===== DATA TO EXAMINE

[config.mk]
export PLATFORM = sky130hd
export DESIGN_NAME = hdlc_abort_counter
export DESIGN_NICKNAME = d
export VERILOG_FILES = /design/src/rtl/abort_cnt_pkg.sv /design/src/rtl/abort_detect.sv /design/src/rtl/abort_accum.sv /design/src/rtl/byte_read_port.sv /design/src/rtl/sticky_flag.sv /design/src/rtl/hdlc_abort_counter.sv
export SDC_FILE = /design/constraint.sdc
export NUM_CORES = 1
export LEC_CHECK = 0
export ABC_CLOCK_PERIOD_IN_PS = 1900
export BUFFER_PORTS_ARGS = -buffer_cell sky130_fd_sc_hd__buf_2
export CORE_AREA = 2 2 89 48
export CTS_CLUSTER_DIAMETER = 200
export CTS_CLUSTER_SIZE = 16
export DETAILED_ROUTE_END_ITERATION = 12
export DIE_AREA = 0 0 91 50
export PLACE_DENSITY_LB_ADDON = 0.05
export REMOVE_ABC_BUFFERS = 1
export SYNTH_ARGS = -nofsm -noshare
export SYNTH_HDL_FRONTEND = slang
export SYNTH_SLANG_ARGS = --single-unit
[constraint.sdc]
create_clock -name clk_i -period 1.9 [get_ports clk_i]
set_input_delay 0.285 -clock clk_i [delete_from_list [all_inputs] [get_ports clk_i]]
set_output_delay 0.285 -clock clk_i [all_outputs]
set_load 0.01 [all_outputs]
[src/rtl/abort_cnt_pkg.sv]
package abort_cnt_pkg;
  localparam int unsigned BYTE_W_DEF = 8;
  localparam int unsigned CNT_W_DEF  = 16;
  localparam int unsigned RUN_LEN_DEF = 7;

  function automatic logic any_alarm(input logic [3:0] alarms);
    return |alarms;
  endfunction
endpackage

[src/rtl/abort_detect.sv]
module abort_detect #(
  parameter int unsigned RUN_LEN = 7
) (
  input  logic clk_i,
  input  logic rst_ni,
  input  logic bit_i,
  input  logic strobe_i,
  output logic hit_o
);
  localparam int unsigned RW = $clog2(RUN_LEN + 1);
  localparam logic [RW-1:0] TOP = RW'(RUN_LEN - 1);

  logic [RW-1:0] run_q;
  logic          armed_q;

  assign hit_o = strobe_i & bit_i & armed_q & (run_q == TOP);

  always_ff @(posedge clk_i or negedge rst_ni) begin
    if (!rst_ni) begin
      run_q   <= '0;
      armed_q <= 1'b1;
    end else if (strobe_i) begin
      if (!bit_i) begin
        run_q   <= '0;
        armed_q <= 1'b1;
      end else if (hit_o) begin
        armed_q <= 1'b0;  // wait for a 0 before rearming
      end else if (run_q != TOP) begin
        run_q <= run_q + 1'b1;
      end
    end
  end
endmodule

[src/rtl/abort_accum.sv]
module abort_accum #(
  parameter int unsigned CNT_W = 16
) (
  input  logic             clk_i,
  input  logic             rst_ni,
  input  logic             inc_i,
  input  logic             clr_i,
  output logic [CNT_W-1:0] cnt_o,
  output logic             reach_o
);
  localparam logic [CNT_W-1:0] MAX    = {CNT_W{1'b1}};
  localparam logic [CNT_W-1:0] MAX_M1 = MAX - 1'b1;

  logic [CNT_W-1:0] cnt_q;

  assign cnt_o   = cnt_q;
  assign reach_o = inc_i & ~clr_i & (cnt_q == MAX_M1);

  always_ff @(posedge clk_i or negedge rst_ni) begin
    if (!rst_ni) begin
      cnt_q <= '0;
    end else if (clr_i) begin
      cnt_q <= {{(CNT_W-1){1'b0}}, inc_i};  // keep an event landing on the read
    end else if (inc_i && cnt_q != MAX) begin
      cnt_q <= cnt_q + 1'b1;
    end
  end
endmodule

[src/rtl/byte_read_port.sv]
module byte_read_port #(
  parameter int unsigned CNT_W  = 16,
  parameter int unsigned BYTE_W = 8
) (
  input  logic              clk_i,
  input  logic              rst_ni,
  input  logic              rd_lo_i,
  input  logic              rd_hi_i,
  input  logic [CNT_W-1:0]  cnt_i,
  output logic [CNT_W-BYTE_W-1:0] hold_o,
  output logic [BYTE_W-1:0] data_o
);
  localparam int unsigned HI_W = CNT_W - BYTE_W;

  logic [HI_W-1:0] hold_q;

  assign hold_o = hold_q;

  always_ff @(posedge clk_i or negedge rst_ni) begin
    if (!rst_ni) hold_q <= '0;
    else if (rd_lo_i) hold_q <= cnt_i[CNT_W-1:BYTE_W];
  end

  always_comb begin
    if (rd_lo_i)      data_o = cnt_i[BYTE_W-1:0];
    else if (rd_hi_i) data_o = BYTE_W'(hold_q);
    else              data_o = '0;
  end
endmodule

[src/rtl/sticky_flag.sv]
module sticky_flag (
  input  logic clk_i,
  input  logic rst_ni,
  input  logic set_i,
  input  logic clr_i,
  output logic flag_o
);
  always_ff @(posedge clk_i or negedge rst_ni) begin
    if (!rst_ni)     flag_o <= 1'b0;
    else if (set_i)  flag_o <= 1'b1;  // set beats clear
    else if (clr_i)  flag_o <= 1'b0;
  end
endmodule

[src/rtl/hdlc_abort_counter.sv]
module hdlc_abort_counter
  import abort_cnt_pkg::*;
#(
  parameter int unsigned CNT_W   = CNT_W_DEF,
  parameter int unsigned BYTE_W  = BYTE_W_DEF,
  parameter int unsigned RUN_LEN = RUN_LEN_DEF
) (
  input  logic              clk_i,
  input  logic              rst_ni,
  input  logic              rx_bit_i,
  input  logic              rx_strobe_i,
  input  logic              ctrl_en_i,
  input  logic              mode_ok_i,
  input  logic              los_i,
  input  logic              oof_i,
  input  logic              ais_i,
  input  logic              idle_i,
  input  logic              rd_lo_i,
  input  logic              rd_hi_i,
  input  logic              sat_clr_i,
  output logic [BYTE_W-1:0] rd_data_o,
  output logic              sat_irq_o
);
  localparam int unsigned HI_W = CNT_W - BYTE_W;

  logic             hit_w;
  logic             count_ok_w;
  logic             inc_w;
  logic             reach_w;
  logic [CNT_W-1:0] cnt_w;
  logic [HI_W-1:0]  hold_w;

  assign count_ok_w = ctrl_en_i & mode_ok_i & ~any_alarm({los_i, oof_i, ais_i, idle_i});
  assign inc_w      = hit_w & count_ok_w;

  abort_detect #(.RUN_LEN(RUN_LEN)) u_detect (
    .clk_i    (clk_i),
    .rst_ni   (rst_ni),
    .bit_i    (rx_bit_i),
    .strobe_i (rx_strobe_i),
    .hit_o    (hit_w)
  );

  abort_accum #(.CNT_W(CNT_W)) u_accum (
    .clk_i   (clk_i),
    .rst_ni  (rst_ni),
    .inc_i   (inc_w),
    .clr_i   (rd_lo_i),
    .cnt_o   (cnt_w),
    .reach_o (reach_w)
  );

  byte_read_port #(.CNT_W(CNT_W), .BYTE_W(BYTE_W)) u_rdport (
    .clk_i   (clk_i),
    .rst_ni  (rst_ni),
    .rd_lo_i (rd_lo_i),
    .rd_hi_i (rd_hi_i),
    .cnt_i   (cnt_w),
    .hold_o  (hold_w),
    .data_o  (rd_data_o)
  );

  sticky_flag u_sat (
    .clk_i  (clk_i),
    .rst_ni (rst_ni),
    .set_i  (reach_w),
    .clr_i  (sat_clr_i),
    .flag_o (sat_irq_o)
  );
endmodule

==> impl_metrics.csv <==
group,metric,value,unit
status,outcome,"complete, but fails checks",
status,violations,"negative setup slack",
worst_setup_path,cp_slowest_cell,"dfstp_2",
worst_setup_path,worst_r2r_endpoint,"u_accum.cnt_o[9]",
global_routing,antenna_found_initial,0,
route,viasPerCell,5.725,
synth,synth_mux_area_share,6.141,%
clocking,cts_tree,"yes",
route,num_vias,1540,
synth,syn-mean-instance-area,10.06,sq um
worst_setup_path,worst-path-stages,5,
synth,synth-warning-count,0,
worst_setup_path,cp_data_required_time,2.11,ns
place,io_buffers,21,
cells_and_area,multi_input_area,957.2,sq um
synth,synthSimpleGateAreaFrac,23.43,%
pwr,p_per_area,572.3,nW/um^2
synth,yosysSeqAreaShare,44.05,%
place,gp_congestion,0.8414,
global_routing,grt_pass1_wl,7555,microns
floorplanning,rows,16,
synth,synth_top_family_by_area,"simple AND/OR/NAND/NOR gates",
worst_setup_path,startpoint,"u_detect.armed_q",
global_routing,overflow,0,
synth,synth_compound_area_share,19.11,%
worst_setup_path,r2r_slack,-0.09,ns
worst_setup_path,cpPeakStageDelay,0.53,ns
sta,rsz0062_at_grt,"yes",
clocking,ctsHoldBuffers,0,
cells_and_area,layout-drive-gt1-share,43.26,%
synth,postSynthCellCount,164,
cells_and_area,area_growth,36.92,%
clocking,clock_latency,0.29,ns
route,drt-pass1-iter-count,4,
worst_setup_path,rr_worst_depth,5,
route,final_antenna_net_count,0,
synth,synth.cell_area,1650,sq um
place,hpwl,3065,microns
worst_setup_path,rr_startpoint,"u_detect.armed_q",
sta,fin_ws,-0.08867,ns
worst_setup_path,path_buf_inv,1,
global_routing,track_usage,21.70,%
min_path,min_path_type,"in2async",
synth,yosys-top-cells-area,"dfrtp_1 42%, mux2_2 6.1%, o31ai_1 5.5%, or4_1 5.0%, a21oi_1 4.9%",
run,max_cap_violations,0,
worst_setup_path,path_class,"reg2reg",
cells_and_area,seqCellArea,726.9,sq um
pwr,ir_drop,0.3679,mV
floorplanning,core_area,3764,sq um
floorplanning,boundaryPins,22,
worst_setup_path,crit_path_end_kind,"register",
synth,netlist.top_cell.by_area,"dfrtp_1",
worst_setup_path,cp-endpoint,"u_accum.cnt_o[9]",
clocking,numCtsBuffers,5,
floorplanning,initial_utilization,43.85,%
place,place_ws,-0.1639,ns
floorplanning,die_y,50,microns
synth,synth_commonest_cells,"28 x dfrtp_1, 16 x a21oi_1, 12 x o31ai_1",
worst_setup_path,worstPathArrival,2.20,ns
route,drc,0,
worst_setup_path,start_kind,"register",
route,wirelength,4590,microns
synth,synth_seq_cells,29,
sta,period_share,104.7,%
cells_and_area,fillers,330,
sta,worst-slew-pin-transition,0.6710,ns
sta,fmax,0.5028,GHz
clocking,cts_root_buf,"clkbuf_8",
clocking,clkSinkCount,29,
synth,synthAdderAreaFrac,3.033,%
sta,maxSlewHeadroom,55.27,%
clocking,clockBufferDepth,2,
synth,synth_edf_count,0,
global_routing,grt_max_degree,30,
synth,ys.flop_type,"dfrtp_1",
sta,finalHoldWorstSlack,0.03768,ns
synth,synthXorXnorAreaFrac,0,%
sta,drv_slew,0,
cells_and_area,final_nets,231,
route,wire_per_inst,17.06,microns
sta,min_period,1.989,ns
pwr,p_leak,0.0009847,uW
sta,setup_viol,10,
pwr,p_total,1293,uW
synth,synth_top_area_share,42.46,%
synth,yosysUniqueCellTypes,35,
clocking,cts.clk_slew.worst_paths,0.06,ns
worst_setup_path,path_cells,"nand4bb_1 -> or3_4 -> buf_12 -> or4_4 -> a21oi_2",
cells_and_area,num_antenna_cells,0,
clocking,htree_levels,2,
cells_and_area,final_util,60.04,%
route,drt_iter0_drc,86,
worst_setup_path,crit_fanout,7,
global_routing,grt_pass1_vias,1501,
synth,synth_most_common_cell,"dfrtp_1",
sta,tns,-0.5020,ns
worst_setup_path,path_delay_family,"simple AND/OR/NAND/NOR gates",
floorplanning,dieArea,4550,sq um
synth,synth_async_sr_flop_share,100.0,%
sta,hold_viol,0,
floorplanning,die_w,91,microns
sta,skew,0.005961,ns
[cells in the final DEF (no fill, tap or decap), drive strengths merged, types with 2 or more instances in the layout]
master and count:
nand3 7, nor2 2, ha 4, o31ai 12
clkbuf 8, buf 51, and3 2, dfrtp 28
nand2 9, and4 3, nand4bb 2, or4b 2
a22o 7, o21ai 9, inv 6, or3 4
nor2b 2, nor3 3, mux2 9, a21oi 16
or4 11, nand4 7
[timing repair]
item,4_1_cts,5_1_grt
buffers inserted,2,3
hold endpoints to repair,0,0
pin swaps,15,12
setup endpoints to repair,13,15
cloned,2,0
resized for setup,12,17
[how the worst min path moves through the flow]
stage	start	slack, ns	endpoint
final	rst_ni	0.04	u_detect.run_q[1]
after global routing	rst_ni	0.1	u_accum.cnt_o[11]
after CTS	rst_ni	0.06	u_accum.cnt_o[4]
after detailed placement	rst_ni	0.37	u_detect.run_q[1]
after global placement	rst_ni	0.34	u_detect.run_q[0]
after floorplan	rst_ni	-0.01	u_accum.cnt_o[0]
[final cells by class]
| class | instances | area share [%] |
|---|---|---|
| Multi-Input combinational cell | 120 | 42.36 |
| Sequential cell | 29 | 32.17 |
| Timing Repair Buffer | 52 | 17.50 |
| Clock buffer | 8 | 3.987 |
| Tap cell | 54 | 2.990 |
| Inverter | 6 | 0.9967 |
[report_power, final]
| part | leakage (uW) | internal [uW] | switching, uW |
|---|---|---|---|
| registers | 0.000400 | 628 | 8.94 |
| logic | 0.000540 | 54.7 | 68.5 |
| clock network | 0.0000455 | 295 | 238 |
| total | 0.000985 | 978 | 316 |
[routing by layer]
layer	up-vias	wire length, microns	GRT usage, %
met5	-	0	0
li1	747	-	-
met4	0	26	6.818
met1	755	2391	34.06
met3	3	190	4.128
met2	35	1981	29.38
[per-stage QoR]
| stage | std cells | cell area (sq um) |
|---|---|---|
| 3_3_place_gp | 254 | 1956 |
| 3_5_place_dp | 254 | 1956 |
| 5_1_grt | 269 | 2260 |
| 4_1_cts | 266 | 2171 |
| 2_1_floorplan | 155 | 1603 |
| 6_report | 269 | 2260 |
[cells by family (layout without fill, tap and decap cells)]
| group | Yosys count | after routing |
|---|---|---|
| flops | 29 | 29 |
| mux | 9 | 9 |
| simple gates | 58 | 58 |
| buf+inv | 15 | 66 |
| compound gates | 49 | 49 |
| fa+ha+maj | 4 | 4 |
[registers in the layout, indices dropped and copies added (netlist names)]
signal,cells
u_accum.cnt_o,16
u_rdport.hold_o,8
u_detect.run_q,3
u_detect.armed_q,1
u_sat.flag_o,1
Power figures use the tool's default switching activity.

==========

- _YOUR INSTRUCTIONS_:
Repeat precisely the lines of the data starting at the one containing "[report_power, final]", last line included.

- _ANSWER BOX_:
[report_power, final]
| part | leakage (uW) | internal [uW] | switching, uW |
|---|---|---|---|
| registers | 0.000400 | 628 | 8.94 |
| logic | 0.000540 | 54.7 | 68.5 |
| clock network | 0.0000455 | 295 | 238 |
| total | 0.000985 | 978 | 316 |
[routing by layer]
layer	up-vias	wire length, microns	GRT usage, %
met5	-	0	0
li1	747	-	-
met4	0	26	6.818
met1	755	2391	34.06
met3	3	190	4.128
met2	35	1981	29.38
[per-stage QoR]
| stage | std cells | cell area (sq um) |
|---|---|---|
| 3_3_place_gp | 254 | 1956 |
| 3_5_place_dp | 254 | 1956 |
| 5_1_grt | 269 | 2260 |
| 4_1_cts | 266 | 2171 |
| 2_1_floorplan | 155 | 1603 |
| 6_report | 269 | 2260 |
[cells by family (layout without fill, tap and decap cells)]
| group | Yosys count | after routing |
|---|---|---|
| flops | 29 | 29 |
| mux | 9 | 9 |
| simple gates | 58 | 58 |
| buf+inv | 15 | 66 |
| compound gates | 49 | 49 |
| fa+ha+maj | 4 | 4 |
[registers in the layout, indices dropped and copies added (netlist names)]
signal,cells
u_accum.cnt_o,16
u_rdport.hold_o,8
u_detect.run_q,3
u_detect.armed_q,1
u_sat.flag_o,1
Power figures use the tool's default switching activity.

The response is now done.